De la démocrature à la démocratie au Burkina : rôle de l'Eglise et défis

Sur la grande avenue menant à la Présidence du Faso, trône un monument
gigantesque, le Mémorial aux héros. Le gouvernement de Transition y a
érigé deux stèles représentant des poings levés vers le ciel, en souvenir des
martyrs de l'insurrection populaire d'octobre 2014.
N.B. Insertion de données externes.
Context: an optimization exercise on an open-source flow, tuned for small area, a short achievable clock period and few clock cycles. The choices shown serve that exercise and are no tape-out recipe. No run shown here included a check of the RTL's function; only the layout flow was run.

==> flow/design.v <==
package sbda_pkg;
	localparam int VALUE_WIDTH_DEF = 32;
	localparam int BITS_PER_STAGE = 4;
	localparam int ND = 10;
	localparam int BW = 4 * (ND - 1) + 2;
	function automatic logic [BW-1:0] dabble1(input logic [BW-1:0] b, input logic bit_in);
		logic [BW-1:0] r;
		logic          c;
		c = bit_in;
		for (int d = 0; d < ND - 1; d++) begin
			logic d3, d2, d1, d0;
			{d3, d2, d1, d0} = b[d*4 +: 4];
			r[d*4]     = c;
			r[d*4 + 1] = (!d3 && !d2 && d0) || (d2 && d1 && !d0) || (d3 && !d0);
			r[d*4 + 2] = (d3 && !d0) || (!d2 && d1) || (d1 && d0);
			r[d*4 + 3] = (d3 && d0) || (d2 && !d1 && !d0);
			c = d3 || (d2 && (d1 || d0));
		end
		r[BW-2] = c;
		r[BW-1] = b[BW-2];
		dabble1 = r;
	endfunction
endpackage
module sbda_conv #(
	parameter int VALUE_WIDTH = sbda_pkg::VALUE_WIDTH_DEF
) (
	input  logic                          clk,
	input  logic                          arst_n,
	input  logic                          up_valid,
	output logic                          up_ready,
	input  logic [VALUE_WIDTH-1:0]        value,
	output logic                          dn_valid,
	input  logic                          dn_ready,
	output logic                          dn_neg,
	output logic [sbda_pkg::BW-1:0]       dn_bcd
);
	localparam int W  = VALUE_WIDTH;
	localparam int NN = W / 4;
	localparam int CW = $clog2(NN);
	localparam int BW = sbda_pkg::BW;
	logic          neg;
	logic [NN-1:0] nib_z, nib_f, low_z, nz;
	logic [CW-1:0] k0m1;
	logic          k0_z;
	logic [NN-1:0] above, top_oh, sel;
	logic [3:0]    f_nib;
	logic          f_bo;
	logic          f_busy;    
	logic          f_wait;    
	logic [CW-1:0] f_cnt;
	assign neg = value[W-1];
	always_comb begin
		for (int j = 0; j < NN; j++) begin
			nib_z[j] = (value[j*4 +: 4] == 4'h0);
			nib_f[j] = (value[j*4 +: 4] == 4'hF);
		end
		low_z[0] = 1'b1;
		for (int j = 1; j < NN; j++) low_z[j] = low_z[j-1] & nib_z[j-1];
		for (int j = 0; j < NN; j++)
			nz[j] = neg ? (!nib_f[j] || (!nib_z[j] && (j == 0 || nib_z[j == 0 ? 0 : j-1]))) : !nib_z[j];
		above[NN-1] = 1'b0;
		for (int j = NN - 2; j >= 0; j--) above[j] = above[j+1] | nz[j+1];
		for (int j = 0; j < NN; j++) begin
			top_oh[j] = (nz[j] || j == 0) && !above[j];
			sel[j]    = f_busy ? (f_cnt == CW'(j)) : top_oh[j];
		end
		k0_z  = !above[0];
		k0m1  = '0;
		f_nib = '0;
		f_bo  = 1'b0;
		for (int j = 0; j < NN; j++) begin
			if (top_oh[j]) k0m1 = k0m1 | CW'(j - 1);
			if (sel[j]) begin
				f_nib = f_nib | value[j*4 +: 4];
				f_bo  = f_bo | !low_z[j];
			end
		end
	end
	logic          c_v, c_first, c_last, c_neg, c_bo;
	logic [3:0]    c_nib;
	logic [BW-1:0] bcd;
	logic          d_done, d_neg;
	logic          d_accept, handoff, c_free, c_free_sure;
	logic          fetch_first, fetch_next;
	assign handoff     = d_done && dn_ready;
	assign d_accept    = c_v && (!d_done || dn_ready);
	assign c_free      = !c_v || d_accept;
	assign c_free_sure = !(c_v && c_first && d_done);
	assign fetch_first = up_valid && !f_busy && !f_wait && c_free;
	assign fetch_next  = f_busy && ((f_cnt == '0) ? c_free_sure : c_free);
	assign up_ready = f_wait || (f_busy && (f_cnt == '0) && c_free_sure);
	always_ff @(posedge clk or negedge arst_n) begin
		if (!arst_n) begin
			f_busy <= 1'b0;
			f_wait <= 1'b0;
			c_v    <= 1'b0;
			d_done <= 1'b0;
		end else begin
			if (f_wait) f_wait <= 1'b0;
			if (fetch_first) begin
				if (k0_z) f_wait <= 1'b1;
				else f_busy <= 1'b1;
			end else if (fetch_next && f_cnt == '0) begin
				f_busy <= 1'b0;
			end
			if (fetch_first || fetch_next) c_v <= 1'b1;
			else if (d_accept) c_v <= 1'b0;
			if (d_accept) d_done <= c_last;
			else if (handoff) d_done <= 1'b0;
		end
	end
	always_ff @(posedge clk) begin
		if (fetch_first) f_cnt <= k0m1;
		else if (fetch_next) f_cnt <= f_cnt - 1'b1;
		if (fetch_first || fetch_next) begin
			c_nib   <= f_nib;
			c_bo    <= f_bo;
			c_neg   <= neg;
			c_first <= fetch_first;
			c_last  <= f_busy ? (f_cnt == '0) : k0_z;
		end
	end
	logic [3:0]    mbits;
	logic [BW-1:0] b_nx, b_dd, b_fv;
	always_comb begin
		logic orb;
		orb = c_bo;
		for (int t = 0; t < 4; t++) begin
			mbits[t] = c_nib[t] ^ (c_neg & orb);
			orb = orb | c_nib[t];
		end
		b_dd = bcd;
		for (int t = 3; t >= 0; t--) b_dd = sbda_pkg::dabble1(b_dd, mbits[t]);
		b_fv = '0;
		b_fv[7:0] = (mbits >= 4'd10) ? {4'd1, mbits - 4'd10} : {4'd0, mbits};
		b_nx = c_first ? b_fv : b_dd;
	end
	always_ff @(posedge clk) begin
		if (d_accept) begin
			bcd <= b_nx;
			if (c_first) d_neg <= c_neg;
		end
	end
	assign dn_valid = d_done;
	assign dn_neg   = d_neg;
	assign dn_bcd   = bcd;
endmodule
module sbda_ser (
	input  logic                    clk,
	input  logic                    arst_n,
	input  logic                    up_valid,
	output logic                    up_ready,
	input  logic                    up_neg,
	input  logic [sbda_pkg::BW-1:0] up_bcd,
	output logic                    char_valid,
	input  logic                    char_ready,
	output logic [7:0]              character,
	output logic                    last
);
	localparam int ND = sbda_pkg::ND;
	localparam int BW = sbda_pkg::BW;
	logic          s_busy, s_neg, s_atl, s_at2;
	logic [3:0]    s_idx;
	logic [BW-1:0] s_bcd;
	logic          t_v;
	logic [3:0]    t_lo;
	logic          o_v, o_last;
	logic [3:0]    o_lo;
	logic          emit, emit_s, fin, early, load;
	logic [3:0]    lead, dig;
	logic [4*ND-1:0] bcd_ext;
	assign emit     = (s_busy || t_v) && (!o_v || char_ready);
	assign emit_s   = emit && !t_v;
	assign fin      = emit_s && s_atl;
	assign early    = emit_s && s_at2;
	assign up_ready = !s_busy || fin || early;
	assign load     = up_valid && up_ready;
	always_comb begin
		lead = 4'd0;
		for (int d = 0; d < ND - 1; d++) if (up_bcd[d*4 +: 4] != 4'd0) lead = 4'(d);
		if (up_bcd[BW-1:BW-2] != 2'd0) lead = 4'(ND - 1);
		bcd_ext = {2'b00, s_bcd};
		dig = bcd_ext[s_idx*4 +: 4];
	end
	always_ff @(posedge clk or negedge arst_n) begin
		if (!arst_n) begin
			s_busy <= 1'b0;
			t_v    <= 1'b0;
			o_v    <= 1'b0;
		end else begin
			if (load) s_busy <= 1'b1;
			else if (fin) s_busy <= 1'b0;
			if (load && early) t_v <= 1'b1;
			else if (emit) t_v <= 1'b0;
			if (emit) o_v <= 1'b1;
			else if (char_ready) o_v <= 1'b0;
		end
	end
	always_ff @(posedge clk) begin
		if (emit) begin
			o_lo   <= t_v ? t_lo : (s_neg ? 4'hD : dig);
			o_last <= t_v || s_atl;
		end
		if (load && early) t_lo <= s_bcd[3:0];
		if (load) begin
			s_neg <= up_neg;
			s_idx <= lead;
			s_bcd <= up_bcd;
			s_atl <= !up_neg && (lead == 4'd0);
			s_at2 <= up_neg ? (lead == 4'd0) : (lead == 4'd1);
		end else if (emit_s) begin
			if (s_neg) begin
				s_neg <= 1'b0;
				s_atl <= (s_idx == 4'd0);
				s_at2 <= (s_idx == 4'd1);
			end else begin
				s_idx <= s_idx - 1'b1;
				s_atl <= (s_idx == 4'd1);
				s_at2 <= (s_idx == 4'd2);
			end
		end
	end
	assign char_valid = o_v;
	assign character  = {3'b001, o_lo != 4'hD, o_lo};
	assign last       = o_last;
endmodule
module signed_binary_to_decimal_ascii_top #(
	parameter int VALUE_WIDTH = sbda_pkg::VALUE_WIDTH_DEF
) (
	input  logic                          clk,
	input  logic                          arst_n,
	input  logic                          value_valid,
	output logic                          value_ready,
	input  logic signed [VALUE_WIDTH-1:0] value,
	output logic                          char_valid,
	input  logic                          char_ready,
	output logic [7:0]                    character,
	output logic                          last
);
	logic                    cv_valid;
	logic                    cv_ready;
	logic                    cv_neg;
	logic [sbda_pkg::BW-1:0] cv_bcd;
	sbda_conv #(
		.VALUE_WIDTH(VALUE_WIDTH)
	) u_conv (
		.clk      (clk),
		.arst_n   (arst_n),
		.up_valid (value_valid),
		.up_ready (value_ready),
		.value    (value),
		.dn_valid (cv_valid),
		.dn_ready (cv_ready),
		.dn_neg   (cv_neg),
		.dn_bcd   (cv_bcd)
	);
	sbda_ser u_ser (
		.clk        (clk),
		.arst_n     (arst_n),
		.up_valid   (cv_valid),
		.up_ready   (cv_ready),
		.up_neg     (cv_neg),
		.up_bcd     (cv_bcd),
		.char_valid (char_valid),
		.char_ready (char_ready),
		.character  (character),
		.last       (last)
	);
endmodule
==> flow/flow/run.sh <==
#!/bin/bash
# Standard layout, with the port buffers made from buf_4 cells instead of the default pick.
bash standard.sh BUFFER_PORTS_ARGS="-buffer_cell sky130_fd_sc_hd__buf_4" finish > standard.log 2>&1
==> flow/standard.sh <==
#!/bin/bash
# synth_recipe.tcl (not shown) runs the flow's synth.tcl, then flattens the netlist and writes it again
# the make line also repeats each setting of config.mk as NAME=value (left out here)
make -C /OpenROAD-flow-scripts/flow DESIGN_CONFIG=/design/flow/config.mk WORK_HOME=/design/flow/orfs CLKGATE_MAP_FILE= SYNTH_SCRIPT=/design/flow/synth_recipe.tcl "${@:-finish}"
==> flow/config.mk <==
export PLATFORM = sky130hd
export DESIGN_NAME = signed_binary_to_decimal_ascii_top
export DESIGN_NICKNAME = signed_binary_to_decimal_ascii_top
export VERILOG_FILES = /design/flow/design.v
export SDC_FILE = /design/flow/constraint.sdc
export NUM_CORES = 4
export LEC_CHECK = 0
export ABC_AREA = 1
export CAP_MARGIN = 20
export CORE_MARGIN = 2
export CORE_UTILIZATION = 40
export CTS_BUF_LIST = sky130_fd_sc_hd__clkbuf_8
export CTS_CLUSTER_DIAMETER = 100
export CTS_CLUSTER_SIZE = 40
export SETUP_SLACK_MARGIN = 1.65
export SLEW_MARGIN = 20
==> flow/constraint.sdc <==
create_clock -name core_clock -period 4.0 [get_ports {clk}]
set_input_delay 0.8000 -clock core_clock [delete_from_list [all_inputs] [get_ports {clk}]]
set_output_delay 0.8000 -clock core_clock [all_outputs]
set_load 0.01 [all_outputs]
==> results of run 1 <==
[synthesized netlist by cell type (all sizes together)]
master,number
a32o,1
edfxtp,104
nand3b,3
o21a,2
mux2i,1
clkbuf,9
xnor2,1
nand4,19
dfrtp,7
a211oi,1
buf,5
a21boi,3
o211ai,3
nor3,5
a21oi,46
inv,169
a31oi,2
a22oi,3
nor2,141
o31ai,1
o22ai,18
conb,2
o21ai,72
ha,9
or2,6
clkinv,2
nand2,324
o2111ai,1
a22o,1
nand3,129
xor2,4
[registers in the layout, summed over array words and instances, names as in the netlist, 3 cells and up]
name / cells
u_ser.t_lo: 4
u_conv.f_cnt: 3
u_ser.s_idx: 4
u_ser.s_bcd: 38
u_ser.o_lo: 4
u_conv.bcd: 38
u_conv.c_nib: 4
[layer usage]
| metal | GRT usage, % | share of wire, % | wire, um | up-vias |
|---|---|---|---|---|
| met1 | 27.2 | 52 | 9310 | 3133 |
| li1 | - | - | - | 3692 |
| met4 | 3.77 | 1.1 | 198 | 0 |
| met3 | 2.95 | 3.8 | 685 | 16 |
| met2 | 27.3 | 43 | 7740 | 111 |
| met5 | 0 | 0 | 0 | - |
[final cells by class]
class                   count  area [sq um]
clock buffers               9           124
clock inverters             7          53.8
fillers                  1937         10500
inverters                 171           662
multi-input cells         799          3910
flip-flops and latches    111          3300
well taps                 265           332
repair buffers             55           413
[worst max path at each step]
stage | to | slack (ns) | from
6_report | value_ready | 1.57 | u_conv.f_cnt[1]
5_1_grt | value_ready | 1.44 | u_conv.f_cnt[0]
4_1_cts | value_ready | 1.53 | u_conv.f_cnt[0]
3_5_place_dp | u_conv.c_nib[3] | 1.23 | char_ready
3_3_place_gp | u_conv.c_nib[3] | 1.32 | char_ready
2_1_floorplan | u_ser.s_idx[0] | 1.62 | char_ready
[what timing repair did]
action | CTS | global route
endpoints found under the setup margin | 9 | 19
pin swaps | 0 | 1
gates resized for setup | 4 | 13
buffers inserted | 4 | 5
[per-stage QoR]
stage               std cells  area [sq um]  hold slack [ns]  utilization [%]
floorplan                1095          7900            0.426                -
global placement         1392          8500            0.438             44.0
detailed placement       1392          8500            0.445             44.0
CTS                      1412          8710            0.187             45.1
global route             1417          8800            0.180             45.5
finish                   1417          8800            0.210             45.5
[cell families (layout without fill, tap and decap cells)]
family	after synthesis	in the layout	synth area share, %
fa+ha+maj	9	9	1.44
compound gates	154	154	11.8
buf+inv	185	242	9.14
xor+xnor	5	5	0.558
simple gates	627	627	34.8
flops	111	111	42.0
mux	1	1	0.128
other cells	2	3	0.0957
[critical path, stage by stage (launching register included)]
cell and delay [ns]:
edfxtp_1 0.42, inv_2 0.09, ha_1 0.14, inv_1 0.05, nor2_1 0.10, inv_2 0.07
nor3_2 0.10, inv_1 0.07, nand2_1 0.07, buf_4 0.12
==> flow_summary.ini, run 1 <==
[clock_tree]
tritoncts = built
cts_sinks = 111
cts-buffers-inserted = 9
cts_buffer_depth = 2
path_clk_slew_ns = 0.11
htreeDepth = 3
clock_latency_ns = 0.39
clock_tree.root_cell = clkbuf_8
hold_buffers = 0

[timing]
period_share_pct = 60.7
hold_violations = 0
tightest_slew_ns = 0.730
rsz0062_at_grt = yes
max-slew-margin-rel_pct = 50.8
worst_slack_ns = 1.57
finalSetupViolations = 0
slew_viol_final = 0
clock_skew_ns = 0.0146
finalSetupTns_ns = 0
fmax_ghz = 0.412
period_needed_ns = 2.43

[routing]
via_count = 6952
post_drt_wl_per_cell_um = 12.7
dr.pass1.iters = 5
postRouteAntennaNets = 0
vias_per_cell = 4.91
drc = 0
wl_mm = 17.9
drtIter0Drc = 514

[cells_and_area]
n_antenna_cell = 0
final_cell_mix = nand2_1 (302), inv_1 (145), nor2_1 (130), nand3_1 (118), edfxtp_1 (104)
syn2layout_area_growth_pct = 12.1
drive_above_1_share_pct = 14.9
layout.nets = 1192
mostFrequentLayoutCell = nand2_1

[worst_setup_path]
reg2reg_to = u_conv.bcd[33]
required_ns = 3.20
cp_max_fo = 3
start_kind = register
worst_ep_arrival_time_ns = 1.63
cp-end-kind = primary output
rr_startpoint = u_conv.bcd[32]
crit_type = reg -> out
r2r_slack_ns = 1.86
worst-r2r-cell-count = 13

[global_routing]
grt_max_degree = 40
grt_pass1_wl_mm = 29.9
antenna_found_initial = 0
grt_usage_pct = 18.1
grt_pass1_vias = 6210
grt_overflow = 0

[synth]
ys_top_cells_by_area = edfxtp_1 (40%), nand2_1 (15%), nand3_1 (7.7%), inv_1 (7.3%), nor2_1 (6.4%)
synth_cell_types = 45
syn_area_per_cell_sq_um = 7.17
syn_area_sq_um = 7850
synth.largest_area_cell = edfxtp_1
synth.yosys.seq_area_share_pct = 42.0
synth.ff_latch_count = 111
ys_warn_count = 2
yosysTopAreaCellShare_pct = 39.8
netlist_instances = 1094

[floorplan]
boundaryPins = 47
dieArea_sq_um = 20800
start_util_pct = 40.6
rows = 51
placeableCoreArea_sq_um = 19300
die_y_um = 144
die_w_um = 144

[placement]
hpwl_mm = 13.9
io_buffers = 43
gp_congestion = 0.861
dp_worst_setup_slack_ns = 1.23

[status]
status = finished clean

[hold_path]
hold_class = in -> async

[run]
maxCapViolations = 0
==> run 2, diff against run 1 <==
--- a/flow/design.v
+++ b/flow/design.v
@@ -40,5 +40,5 @@
 	localparam int BW = sbda_pkg::BW;
 	logic          neg;
-	logic [NN-1:0] nib_z, nib_f, low_z, nz;
+	logic [NN-1:0] nib_z, nib_f, low_z, nz_p, nz_n, above_p, above_n;
 	logic [CW-1:0] k0m1;
 	logic          k0_z;
@@ -57,12 +57,19 @@
 		low_z[0] = 1'b1;
 		for (int j = 1; j < NN; j++) low_z[j] = low_z[j-1] & nib_z[j-1];
-		for (int j = 0; j < NN; j++)
-			nz[j] = neg ? (!nib_f[j] || (!nib_z[j] && (j == 0 || nib_z[j == 0 ? 0 : j-1]))) : !nib_z[j];
-		above[NN-1] = 1'b0;
-		for (int j = NN - 2; j >= 0; j--) above[j] = above[j+1] | nz[j+1];
-		for (int j = 0; j < NN; j++) begin
-			top_oh[j] = (nz[j] || j == 0) && !above[j];
+		for (int j = 0; j < NN; j++) begin
+			nz_p[j] = !nib_z[j];
+			nz_n[j] = !nib_f[j] || (!nib_z[j] && (j == 0 || nib_z[j == 0 ? 0 : j-1]));
+		end
+		above_p[NN-1] = 1'b0;
+		above_n[NN-1] = 1'b0;
+		for (int j = NN - 2; j >= 0; j--) begin
+			above_p[j] = above_p[j+1] | nz_p[j+1];
+			above_n[j] = above_n[j+1] | nz_n[j+1];
+		end
+		for (int j = 0; j < NN; j++) begin
+			top_oh[j] = neg ? ((nz_n[j] || j == 0) && !above_n[j]) : ((nz_p[j] || j == 0) && !above_p[j]);
 			sel[j]    = f_busy ? (f_cnt == CW'(j)) : top_oh[j];
 		end
+		above = neg ? above_n : above_p;
 		k0_z  = !above[0];
 		k0m1  = '0;
@@ -89,12 +96,26 @@
 	assign fetch_first = up_valid && !f_busy && !f_wait && c_free;
 	assign fetch_next  = f_busy && ((f_cnt == '0) ? c_free_sure : c_free);
-	assign up_ready = f_wait || (f_busy && (f_cnt == '0) && c_free_sure);
+	logic          rdy_q, rdy_nx;
+	logic          f_wait_nx, f_busy_nx, c_v_nx, c_first_nx, d_done_nx;
+	logic [CW-1:0] f_cnt_nx;
+	always_comb begin
+		f_wait_nx  = fetch_first && k0_z;
+		f_busy_nx  = fetch_first ? !k0_z : (f_busy && !(fetch_next && f_cnt == '0));
+		f_cnt_nx   = fetch_first ? k0m1 : (fetch_next ? f_cnt - 1'b1 : f_cnt);
+		c_v_nx     = (fetch_first || fetch_next) || (c_v && !d_accept);
+		c_first_nx = (fetch_first || fetch_next) ? fetch_first : c_first;
+		d_done_nx  = d_accept ? c_last : (d_done && !handoff);
+		rdy_nx     = f_wait_nx || (f_busy_nx && (f_cnt_nx == '0) && !(c_v_nx && c_first_nx && d_done_nx));
+	end
+	assign up_ready = rdy_q;
 	always_ff @(posedge clk or negedge arst_n) begin
 		if (!arst_n) begin
 			f_busy <= 1'b0;
 			f_wait <= 1'b0;
+			rdy_q  <= 1'b0;
 			c_v    <= 1'b0;
 			d_done <= 1'b0;
 		end else begin
+			rdy_q <= rdy_nx;
 			if (f_wait) f_wait <= 1'b0;
 			if (fetch_first) begin
@@ -165,5 +186,5 @@
 	logic          t_v;
 	logic [3:0]    t_lo;
-	logic          o_v, o_last;
+	logic          o_v, o_b4, o_last;
 	logic [3:0]    o_lo;
 	logic          emit, emit_s, fin, early, load;
@@ -199,4 +220,5 @@
 	always_ff @(posedge clk) begin
 		if (emit) begin
+			o_b4   <= t_v || !s_neg;
 			o_lo   <= t_v ? t_lo : (s_neg ? 4'hD : dig);
 			o_last <= t_v || s_atl;
@@ -222,5 +244,5 @@
 	end
 	assign char_valid = o_v;
-	assign character  = {3'b001, o_lo != 4'hD, o_lo};
+	assign character  = {3'b001, o_b4, o_lo};
 	assign last       = o_last;
 endmodule
==> run 2 against run 1 <==
Compared with the run above:
- wire length grew 4.6%
- clock skew shrank 0.0024 ns
- non-clock buffer count grew 5
- still clean on timing, DRC and antenna
- sequential cell count grew 2
- first-iteration DRC count shrank 0.19%
==> flow_summary.ini, run 2 <==
[run]
maxCapViolations = 0

[worst_setup_path]
cp_cell_sequence = inv_2 > nand2_2 > o21ai_2 > inv_2 > or2_1 > nand2_2 > nand2_2 > nor2_2 > nand2_1 > nand2_1 > inv_1 > nand3_1 > nand3_1 > nand2_1 > inv_1
crit_slowest_cell = edfxtp_1
cp_top_family = simple AND/OR/NAND/NOR gates
required_ns = 4.20
worst_ep_arrival_time_ns = 2.38
cp_max_fo = 4
rr_startpoint = u_conv.bcd[13]
crit_type = reg -> reg
critPathMaxStageDelay_ns = 0.46
cp-end-kind = register
crit_start = u_conv.bcd[13]
start_kind = register
cp.buffers_inverters = 4

[floorplan]
boundaryPins = 47
dieArea_sq_um = 21500
die_w_um = 147
die_y_um = 147
placeableCoreArea_sq_um = 20100
start_util_pct = 40.5
rows = 52

[global_routing]
grt_pass1_vias = 6708
grt_overflow = 0
antenna_found_initial = 0
grt_pass1_wl_mm = 31.2
grt_usage_pct = 17.8
grt_max_degree = 39

[synth]
syn_area_sq_um = 8140
ys_top_cells_by_area = edfxtp_1 (37%), nand2_1 (13%), inv_1 (6.2%), nand3_1 (5.9%), nor2_1 (5.6%)
synth.ff_latch_count = 113
synth.yosys.seq_area_share_pct = 40.7
ys_warn_count = 2
yosysTopAreaCellShare_pct = 37.3
synth_edf_count = 101
synth_cell_types = 53
ys_async_sr_fraction_pct = 7.08
synth-main-ff-cell = edfxtp_1
synthTopCellsByCount = nand2_1 (276), inv_1 (134), nor2_1 (122), edfxtp_1 (101), nand3_1 (96)
synth.largest_area_cell = edfxtp_1
netlist_instances = 1096
syn_area_per_cell_sq_um = 7.42
yosysMostFrequentCell = nand2_1

[routing]
drtIter0Drc = 513
dr.pass1.iters = 5
drc = 0
postRouteAntennaNets = 0
vias_per_cell = 5.00
post_drt_wl_per_cell_um = 13.0
wl_mm = 18.8
via_count = 7233

[timing]
finalSetupViolations = 0
rsz0062_at_grt = yes
slew_viol_final = 0
tightest_slew_ns = 0.752
finalSetupTns_ns = 0
period_needed_ns = 2.18
fmax_ghz = 0.458
max-slew-margin-rel_pct = 49.8
period_share_pct = 54.5
clock_skew_ns = 0.0122
hold_violations = 0

[clock_tree]
clock_latency_ns = 0.44
htreeDepth = 4
clock_tree.root_cell = clkbuf_8
tritoncts = built
cts_sinks = 113
cts-buffers-inserted = 17
path_clk_slew_ns = 0.07
cts_buffer_depth = 2

[cells_and_area]
nFillCells = 1985
syn2layout_area_growth_pct = 15.6
n_antenna_cell = 0
reg_top3 = u_conv.bcd: 38 flops, u_ser.s_bcd: 38 flops
mostFrequentLayoutCell = nand2_1
final_cell_mix = nand2_1 (273), inv_1 (128), nor2_1 (120), edfxtp_1 (101), nand3_1 (95)
drive_above_1_share_pct = 21.8
fin_util_pct = 46.8
layout.nets = 1209

[status]
status = finished clean

[placement]
io_buffers = 43
hpwl_mm = 14.2
gp_congestion = 0.832

[hold_path]
hold_class = in -> async
run 2: final timing paths:
| kind | to | slack [ns] | cells after the start |
|---|---|---|---|
| min | u_conv.f_busy | 0.16 | 1 |
| min reg2reg | u_ser.t_lo[3] | 0.45 | 0 |
| max | u_conv.bcd[21] | 1.82 | 15 |
| min in group core_clock | u_ser.t_lo[3] | 0.45 | 0 |
| max in group asynchronous | u_conv.f_busy | 3.70 | 1 |
| max reg2reg | u_conv.bcd[21] | 1.82 | 15 |
run 2: area by class of cell:
type	count	area (sq um)	area share [%]
clock inverter	15	186	1.98
sequential	113	3310	35.2
timing repair buffer	60	450	4.79
timing repair inverter	2	10.0	0.106
multi-input combinational	798	4200	44.6
tap	270	338	3.59
inverter	172	673	7.16
clock buffer	17	234	2.49
run 2: what timing repair did:
item,4_1_cts,5_1_grt
cloned,0,2
setup endpoints to repair,1,27
pin swaps,0,4
gates resized for setup,0,21
setup buffers,1,13
hold endpoints to repair,0,0
hold buffers,0,0
run 2: logic make-up after synthesis:
family,share of synthesized area (%)
adders and majority gates,1.38
and+or+nand+nor,34.0
other,0.0923
buffers and inverters,8.78
AOI/OAI and AO/OA,14.3
DFF,40.7
muxes,0.138
xor gates and xnor gates,0.554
Ces poings levés vers le ciel symbolisent la victoire de la lutte populaire
sur la démocrature au prix de vies héroïques arrachées. Parmi les acteurs
clés de ce changement, on compte entre autres, l'Église catholique dont
l'engagement a été déterminant.
Si le mouvement insurrectionnel a abouti à la fin de la démocrature,
débouche-t-il pour autant sur un renouveau de la démocratie ? Pour sûr,
il ouvre la voie d'un mieux-être de l'idéal démocratique au Burkina ; mais
ce renouveau démocratique loin d'être un acquis, s'inscrit dans l'ordre
de la conquête.
Nous nous sommes d'abord situés en amont de la rupture politique
intervenue au Burkina pour juger de la part de l'Église catholique ;
ensuite en aval, pour appréhender objectivement les défis et les enjeux du
renouveau démocratique attendu.
Nous avons mis pour cela, les ressources de la science politique, de la
philosophie morale et politique, de la théologie au service de l'audace de la
pensée, convaincu que l'expérience burkinabè peut faire école à condition
que les sentinelles de la démocratie restent éveillées.